Baked figs with blue cheese


It is now fig season - I think it's fig season since figs are being sold in local grocers in a box. Ripe, sweet, soft and textured. If you haven't had a fig, go buy a box! It's got a waxy skin and crunchy seeds inside. They are not your everyday fruit, like apple or pear that you can have all year around. So the taste of figs is distinctively associated with summer. You can have them as they are, or you can make them into a delicious appetizer: Baked figs with blue cheese.
baked fig with blue cheese


My earliest memories.. hold on I'm gonna give you an opportunity to skip ahead if you just want the recipe, otherwise read on. Anyway, my earliest memories of the figs were from when I was like 5 or 6. I actually remember a fig tree (could be a couple of fig trees) in my grandmother's backyard. In the summer time, we used to pick it off the tree and straight in mah belly. Grandma lived on the first floor of an apartment complex and her window was overlooking this courtyard type open ground - so even in a hugely populated city, she had a pseudo garden. It was modest and tiny, with a couple of trees, a couple of tomato plants, and a row or 2 of.. some vegetables that I can't remember.
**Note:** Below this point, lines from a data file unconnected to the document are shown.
==> src/rtl/seq_alu_calc.sv <==
// Sequential calculator: button-loaded operands, single-cycle add/sub,
// shift-add multiply and restoring divide/modulo over WIDTH iterations.
module seq_alu_calc #(
  parameter int WIDTH = 4
) (
  input  logic                 clk,
  input  logic                 rst,
  input  logic [WIDTH-1:0]     inA,
  input  logic [WIDTH-1:0]     inB,
  input  logic                 btnLoadA,
  input  logic                 btnLoadB,
  input  logic                 btnExec,
  input  logic [2:0]           op,
  output logic [2*WIDTH-1:0]   led_out,
  output logic                 flag_out,
  output logic                 busy,
  output logic                 done
);

  localparam int CW = $clog2(WIDTH + 1);

  localparam logic [2:0] OP_ADD = 3'b000;
  localparam logic [2:0] OP_SUB = 3'b001;
  localparam logic [2:0] OP_MUL = 3'b010;
  localparam logic [2:0] OP_DIV = 3'b011;
  localparam logic [2:0] OP_MOD = 3'b100;

  typedef enum logic [1:0] {IDLE, RUN, DONE} state_t;

  state_t               state_q, state_d;
  logic                 loadAPrev_q, loadBPrev_q, execPrev_q;
  logic [WIDTH-1:0]     regA_q, regA_d, regB_q, regB_d;
  logic [WIDTH-1:0]     aW_q, aW_d, bW_q, bW_d;
  logic [2:0]           opW_q, opW_d;
  logic [2*WIDTH-1:0]   work_q, work_d;
  logic [CW-1:0]        cnt_q, cnt_d;
  logic [2*WIDTH-1:0]   led_q, led_d;
  logic                 flag_q, flag_d;
  logic                 done_q, done_d;

  logic                 loadAEdge, loadBEdge, execEdge;
  logic [WIDTH:0]       addSum;
  logic [WIDTH-1:0]     subDiff;
  logic [WIDTH:0]       mulSum;
  logic [2*WIDTH-1:0]   mulNext;
  logic [WIDTH:0]       divShift;
  logic                 divGe;
  logic [WIDTH-1:0]     divDiff;
  logic [2*WIDTH-1:0]   divNext;

  assign loadAEdge = btnLoadA & ~loadAPrev_q;
  assign loadBEdge = btnLoadB & ~loadBPrev_q;
  assign execEdge  = btnExec & ~execPrev_q;

  assign addSum  = {1'b0, regA_q} + {1'b0, regB_q};
  assign subDiff = regA_q - regB_q;

  // Multiply: upper half accumulates, lower half holds the multiplier shifting out.
  assign mulSum  = {1'b0, work_q[2*WIDTH-1:WIDTH]} + (work_q[0] ? {1'b0, aW_q} : '0);
  assign mulNext = {mulSum, work_q[WIDTH-1:1]};

  // Divide: upper half is the partial remainder, lower half trades dividend bits for quotient bits.
  assign divShift = {work_q[2*WIDTH-1:WIDTH], work_q[WIDTH-1]};
  assign divGe    = divShift >= {1'b0, bW_q};
  assign divDiff  = divShift[WIDTH-1:0] - bW_q;
  assign divNext  = {(divGe ? divDiff : divShift[WIDTH-1:0]), work_q[WIDTH-2:0], divGe};

  always_comb begin
    state_d = state_q;
    regA_d  = regA_q;
    regB_d  = regB_q;
    aW_d    = aW_q;
    bW_d    = bW_q;
    opW_d   = opW_q;
    work_d  = work_q;
    cnt_d   = cnt_q;
    led_d   = led_q;
    flag_d  = flag_q;
    done_d  = (state_q == DONE);

    if (state_q != RUN) begin
      if (loadAEdge) regA_d = inA;
      if (loadBEdge) regB_d = inB;
    end

    case (state_q)
      IDLE: begin
        if (execEdge) begin
          opW_d = op;
          aW_d  = regA_q;
          bW_d  = regB_q;
          cnt_d = '0;
          case (op)
            OP_ADD: begin
              led_d   = {{(WIDTH-1){1'b0}}, addSum};
              flag_d  = addSum[WIDTH];
              state_d = DONE;
            end
            OP_SUB: begin
              led_d   = {{WIDTH{1'b0}}, subDiff};
              flag_d  = (regA_q < regB_q);
              state_d = DONE;
            end
            OP_MUL: begin
              work_d  = {{WIDTH{1'b0}}, regB_q};
              state_d = RUN;
            end
            OP_DIV, OP_MOD: begin
              if (regB_q == '0) begin
                led_d   = '0;
                flag_d  = 1'b1;
                state_d = DONE;
              end else begin
                work_d  = {{WIDTH{1'b0}}, regA_q};
                state_d = RUN;
              end
            end
            default: begin
              led_d   = '0;
              flag_d  = 1'b1;
              state_d = DONE;
            end
          endcase
        end
      end
      RUN: begin
        cnt_d  = cnt_q + 1'b1;
        work_d = (opW_q == OP_MUL) ? mulNext : divNext;
        if (cnt_q == CW'(WIDTH - 1)) begin
          state_d = DONE;
          flag_d  = 1'b0;
          if (opW_q == OP_MUL)      led_d = mulNext;
          else if (opW_q == OP_DIV) led_d = {{WIDTH{1'b0}}, divNext[WIDTH-1:0]};
          else                      led_d = {{WIDTH{1'b0}}, divNext[2*WIDTH-1:WIDTH]};
        end
      end
      DONE:    state_d = IDLE;
      default: state_d = IDLE;
    endcase
  end

  always_ff @(posedge clk or posedge rst) begin
    if (rst) begin
      state_q     <= IDLE;
      loadAPrev_q <= 1'b0;
      loadBPrev_q <= 1'b0;
      execPrev_q  <= 1'b0;
      regA_q      <= '0;
      regB_q      <= '0;
      aW_q        <= '0;
      bW_q        <= '0;
      opW_q       <= '0;
      work_q      <= '0;
      cnt_q       <= '0;
      led_q       <= '0;
      flag_q      <= 1'b0;
      done_q      <= 1'b0;
    end else begin
      state_q     <= state_d;
      loadAPrev_q <= btnLoadA;
      loadBPrev_q <= btnLoadB;
      execPrev_q  <= btnExec;
      regA_q      <= regA_d;
      regB_q      <= regB_d;
      aW_q        <= aW_d;
      bW_q        <= bW_d;
      opW_q       <= opW_d;
      work_q      <= work_d;
      cnt_q       <= cnt_d;
      led_q       <= led_d;
      flag_q      <= flag_d;
      done_q      <= done_d;
    end
  end

  assign led_out  = led_q;
  assign flag_out = flag_q;
  assign busy     = (state_q == RUN);
  assign done     = done_q;

endmodule
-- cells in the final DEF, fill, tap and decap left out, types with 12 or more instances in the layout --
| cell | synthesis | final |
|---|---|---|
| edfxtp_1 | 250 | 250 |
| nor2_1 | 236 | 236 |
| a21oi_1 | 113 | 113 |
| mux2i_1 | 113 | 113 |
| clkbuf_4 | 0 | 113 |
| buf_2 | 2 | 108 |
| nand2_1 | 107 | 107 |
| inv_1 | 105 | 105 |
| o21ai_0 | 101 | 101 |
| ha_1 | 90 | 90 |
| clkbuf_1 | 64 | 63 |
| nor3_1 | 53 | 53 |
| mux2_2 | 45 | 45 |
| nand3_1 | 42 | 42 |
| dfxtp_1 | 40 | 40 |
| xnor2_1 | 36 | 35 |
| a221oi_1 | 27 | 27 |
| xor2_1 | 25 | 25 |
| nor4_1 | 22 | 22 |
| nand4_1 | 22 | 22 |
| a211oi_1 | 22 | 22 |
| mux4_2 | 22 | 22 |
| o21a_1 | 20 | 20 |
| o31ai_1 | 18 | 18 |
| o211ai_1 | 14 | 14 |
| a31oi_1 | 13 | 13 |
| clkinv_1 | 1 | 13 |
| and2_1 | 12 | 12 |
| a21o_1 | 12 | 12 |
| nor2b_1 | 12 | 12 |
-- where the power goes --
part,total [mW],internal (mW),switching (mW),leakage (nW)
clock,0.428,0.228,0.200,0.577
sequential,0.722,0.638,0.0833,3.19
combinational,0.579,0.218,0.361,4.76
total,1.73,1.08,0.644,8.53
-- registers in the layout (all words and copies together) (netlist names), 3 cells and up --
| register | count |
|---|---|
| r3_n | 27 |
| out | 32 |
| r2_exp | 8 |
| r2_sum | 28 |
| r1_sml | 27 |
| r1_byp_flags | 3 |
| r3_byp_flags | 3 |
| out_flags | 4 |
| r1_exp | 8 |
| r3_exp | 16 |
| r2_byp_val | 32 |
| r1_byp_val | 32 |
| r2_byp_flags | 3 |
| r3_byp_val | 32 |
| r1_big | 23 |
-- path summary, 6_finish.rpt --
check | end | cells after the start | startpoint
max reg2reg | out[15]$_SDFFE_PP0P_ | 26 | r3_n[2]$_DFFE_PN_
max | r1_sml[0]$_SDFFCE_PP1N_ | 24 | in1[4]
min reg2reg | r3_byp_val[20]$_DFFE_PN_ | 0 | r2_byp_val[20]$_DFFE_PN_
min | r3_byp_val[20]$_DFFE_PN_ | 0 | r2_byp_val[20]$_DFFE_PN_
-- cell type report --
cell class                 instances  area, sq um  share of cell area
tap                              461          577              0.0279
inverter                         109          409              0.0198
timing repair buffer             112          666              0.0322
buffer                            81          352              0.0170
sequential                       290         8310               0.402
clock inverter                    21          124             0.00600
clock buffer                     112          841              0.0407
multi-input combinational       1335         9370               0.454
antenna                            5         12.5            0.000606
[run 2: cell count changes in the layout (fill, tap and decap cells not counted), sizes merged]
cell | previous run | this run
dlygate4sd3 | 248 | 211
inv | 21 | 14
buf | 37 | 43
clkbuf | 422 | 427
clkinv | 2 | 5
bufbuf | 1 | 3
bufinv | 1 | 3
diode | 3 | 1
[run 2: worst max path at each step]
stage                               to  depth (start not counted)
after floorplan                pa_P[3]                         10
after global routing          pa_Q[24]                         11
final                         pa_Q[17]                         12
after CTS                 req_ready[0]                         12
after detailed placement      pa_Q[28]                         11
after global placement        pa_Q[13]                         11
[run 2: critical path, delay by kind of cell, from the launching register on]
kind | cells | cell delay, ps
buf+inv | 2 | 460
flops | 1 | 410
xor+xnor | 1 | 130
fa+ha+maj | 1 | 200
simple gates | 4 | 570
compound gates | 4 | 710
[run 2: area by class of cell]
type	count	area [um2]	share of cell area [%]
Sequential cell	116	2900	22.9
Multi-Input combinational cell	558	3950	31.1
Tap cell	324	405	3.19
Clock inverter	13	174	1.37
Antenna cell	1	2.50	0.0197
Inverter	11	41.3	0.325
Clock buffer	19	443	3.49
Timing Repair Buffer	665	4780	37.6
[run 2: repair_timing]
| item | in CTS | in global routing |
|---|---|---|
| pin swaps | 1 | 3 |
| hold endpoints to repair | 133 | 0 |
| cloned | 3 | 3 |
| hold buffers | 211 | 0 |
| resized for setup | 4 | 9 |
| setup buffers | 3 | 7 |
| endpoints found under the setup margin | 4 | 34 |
**src/rtl/imm_gen_pkg.sv**
```systemverilog
// Shared types and opcode constants for the RISC-V immediate generator.
package imm_gen_pkg;

  typedef enum logic [2:0] {
    FMT_NONE  = 3'd0,
    FMT_I     = 3'd1,
    FMT_S     = 3'd2,
    FMT_B     = 3'd3,
    FMT_U     = 3'd4,
    FMT_J     = 3'd5,
    FMT_SHAMT = 3'd6,
    FMT_CSRI  = 3'd7
  } imm_fmt_t;

  localparam logic [6:0] OP_IMM    = 7'b0010011;
  localparam logic [6:0] OP_IMM_32 = 7'b0011011;
  localparam logic [6:0] LOAD      = 7'b0000011;
  localparam logic [6:0] STORE     = 7'b0100011;
  localparam logic [6:0] BRANCH    = 7'b1100011;
  localparam logic [6:0] JALR      = 7'b1100111;
  localparam logic [6:0] JAL       = 7'b1101111;
  localparam logic [6:0] LUI       = 7'b0110111;
  localparam logic [6:0] AUIPC     = 7'b0010111;
  localparam logic [6:0] SYSTEM    = 7'b1110011;

  // funct3 values 001/101 select the shift-immediate forms
  function automatic logic is_shift(input logic [2:0] funct3);
    return (funct3 == 3'b001) || (funct3 == 3'b101);
  endfunction

endpackage

```
**src/rtl/imm_gen_decode.sv**
```systemverilog
// Combinational instruction-to-immediate decoder; XLEN selects RV32 or RV64 rules.
module imm_decode
  import imm_gen_pkg::*;
#(
  parameter int XLEN = 64
) (
  input  logic [31:0]             inst,
  output logic signed [XLEN-1:0]  imm,
  output imm_fmt_t                fmt,
  output logic                    illegal
);

  localparam bit IS64 = (XLEN == 64);

  function automatic logic signed [XLEN-1:0] sext32(input logic signed [31:0] v);
    return XLEN'(v);
  endfunction

  function automatic logic signed [XLEN-1:0] zext6(input logic [5:0] v);
    return XLEN'(v);
  endfunction

  logic [6:0] opc;
  logic [2:0] funct3;
  logic signed [31:0] imm_i, imm_s, imm_b, imm_u, imm_j;

  assign opc    = inst[6:0];
  assign funct3 = inst[14:12];
  assign imm_i  = {{20{inst[31]}}, inst[31:20]};
  assign imm_s  = {{20{inst[31]}}, inst[31:25], inst[11:7]};
  assign imm_b  = {{19{inst[31]}}, inst[31], inst[7], inst[30:25], inst[11:8], 1'b0};
  assign imm_u  = {inst[31:12], 12'b0};
  assign imm_j  = {{11{inst[31]}}, inst[31], inst[19:12], inst[20], inst[30:21], 1'b0};

  always_comb begin
    imm     = '0;
    fmt     = FMT_NONE;
    illegal = 1'b0;
    unique case (opc)
      OP_IMM: begin
        if (is_shift(funct3)) begin
          // RV32 shift amounts are 5 bits; bit 25 set is a reserved encoding
          if (!IS64 && inst[25]) begin
            illegal = 1'b1;
          end else begin
            fmt = FMT_SHAMT;
            imm = zext6(IS64 ? inst[25:20] : {1'b0, inst[24:20]});
          end
        end else begin
          fmt = FMT_I;
          imm = sext32(imm_i);
        end
      end
      OP_IMM_32: begin
        if (!IS64) begin
          illegal = 1'b1;
        end else if (is_shift(funct3)) begin
          if (inst[25]) begin
            illegal = 1'b1;
          end else begin
            fmt = FMT_SHAMT;
            imm = zext6({1'b0, inst[24:20]});
          end
        end else begin
          fmt = FMT_I;
          imm = sext32(imm_i);
        end
      end
      LOAD, JALR: begin
        fmt = FMT_I;
        imm = sext32(imm_i);
      end
      STORE: begin
        fmt = FMT_S;
        imm = sext32(imm_s);
      end
      BRANCH: begin
        fmt = FMT_B;
        imm = sext32(imm_b);
      end
      LUI, AUIPC: begin
        fmt = FMT_U;
        imm = sext32(imm_u);
      end
      JAL: begin
        fmt = FMT_J;
        imm = sext32(imm_j);
      end
      SYSTEM: begin
        // register-form CSR ops and ECALL/EBREAK carry no immediate but are legal
        if (funct3[2]) begin
          fmt = FMT_CSRI;
          imm = zext6({1'b0, inst[19:15]});
        end
      end
      default: illegal = 1'b1;
    endcase
  end

endmodule

```
**src/rtl/imm_gen_pipe.sv**
```systemverilog
// Registered immediate generator: decode feeding a main output register plus skid entry.
module imm_gen_pipe
  import imm_gen_pkg::*;
#(
  parameter int XLEN  = 64,
  parameter int TAG_W = 8
) (
  input  logic                   clk,
  input  logic                   reset,
  input  logic                   flush,
  input  logic                   in_valid,
  output logic                   in_ready,
  input  logic [31:0]            in_inst,
  input  logic [TAG_W-1:0]       in_tag,
  output logic                   out_valid,
  input  logic                   out_ready,
  output logic signed [XLEN-1:0] out_imm,
  output imm_fmt_t               out_fmt,
  output logic                   out_illegal,
  output logic [TAG_W-1:0]       out_tag
);

  logic signed [XLEN-1:0] dec_imm_p0;
  imm_fmt_t               dec_fmt_p0;
  logic                   dec_ill_p0;

  logic                   main_vld_p1, skid_vld_p1;
  logic signed [XLEN-1:0] main_imm_p1, skid_imm_p1;
  imm_fmt_t               main_fmt_p1, skid_fmt_p1;
  logic                   main_ill_p1, skid_ill_p1;
  logic [TAG_W-1:0]       main_tag_p1, skid_tag_p1;

  logic accept, main_free;

  imm_decode #(.XLEN(XLEN)) u_dec (
    .inst    (in_inst),
    .imm     (dec_imm_p0),
    .fmt     (dec_fmt_p0),
    .illegal (dec_ill_p0)
  );

  // in_ready comes straight from the skid flop, so out_ready never reaches it
  assign in_ready  = !skid_vld_p1;
  assign accept    = in_valid && in_ready;
  assign main_free = !main_vld_p1 || out_ready;

  // ---- stage p0 -> p1: main register and skid control ----
  always_ff @(posedge clk or posedge reset) begin
    if (reset) begin
      main_vld_p1 <= 1'b0;
      skid_vld_p1 <= 1'b0;
      main_imm_p1 <= '0;
      main_fmt_p1 <= FMT_NONE;
      main_ill_p1 <= 1'b0;
      main_tag_p1 <= '0;
    end else if (flush) begin
      main_vld_p1 <= 1'b0;
      skid_vld_p1 <= 1'b0;
    end else if (main_free) begin
      if (skid_vld_p1) begin
        main_vld_p1 <= 1'b1;
        main_imm_p1 <= skid_imm_p1;
        main_fmt_p1 <= skid_fmt_p1;
        main_ill_p1 <= skid_ill_p1;
        main_tag_p1 <= skid_tag_p1;
        skid_vld_p1 <= 1'b0;
      end else if (accept) begin
        main_vld_p1 <= 1'b1;
        main_imm_p1 <= dec_imm_p0;
        main_fmt_p1 <= dec_fmt_p0;
        main_ill_p1 <= dec_ill_p0;
        main_tag_p1 <= in_tag;
      end else begin
        main_vld_p1 <= 1'b0;
      end
    end else if (accept) begin
      skid_vld_p1 <= 1'b1;
    end
  end

  // skid payload is only observed behind skid_vld_p1, so it needs no reset
  always_ff @(posedge clk) begin
    if (accept && !main_free) begin
      skid_imm_p1 <= dec_imm_p0;
      skid_fmt_p1 <= dec_fmt_p0;
      skid_ill_p1 <= dec_ill_p0;
      skid_tag_p1 <= in_tag;
    end
  end

  assign out_valid   = main_vld_p1;
  assign out_imm     = main_imm_p1;
  assign out_fmt     = main_fmt_p1;
  assign out_illegal = main_ill_p1;
  assign out_tag     = main_tag_p1;

endmodule
```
She shares the fruits and vegetables with the people living in the same building, and they come by and sit by the little garden, clean beans, peel garlic, and share the newest neighborhood gossip. The adults also got to keep an eye on me and the neighborhood kids who play into the evening in the court yard. It was a very sweet and fond time - figs are a big part of that memory. I'm sure you have moments like this too. Memories like this mostly sit dormant, you don't realize it's there until a flavor, a taste, a song would trigger a part of the our brain and unleash the memory like it was from yesterday. Ok enough about my nostalgic reminiscing ramble.  
figs

Figs are also sold as dried fruit when not in season. The dried version is sweeter, most likely candied. I like the fresh ones instead. It's not as pungent but the juices and sweetness is more subtle and refreshing. If you have yet to try a fig, do try both! My box of fig had 18 figs, they don't keep too long and will mold if they over ripe and the temperature is too hot. So I'm making this dish today as an appetizer, uses 6 figs.
What you need:
- 6 figs
- balsamic vinegar (2-3 tbsp)
- olive oil (2-3 tbsp)
- honey (2-3 tbsp)
- blue cheese (2-3 tbsp, crumbled)
- 2 slices of bread
fig prep


Recipe:
- wash the figs and trim the stem tough end off. Slice a cross on top, but don't cut through the fruits, place into bakeware.
- Drizzle vinegar, oil, and honey on top of all the figs. 
- Bake at 400F for 10. Push a large crumble of blue cheese into each fig center. Bake another 10 min until the fig juices come out and cheese is melted.
- Serve with some toasted crispy bread right away.

baked fig close up


Easy enough right? This dish is sweet, salty, tangy, with soft figs on top of crunchy bread - what else do you ask for? While fresh figs are in season, make it today!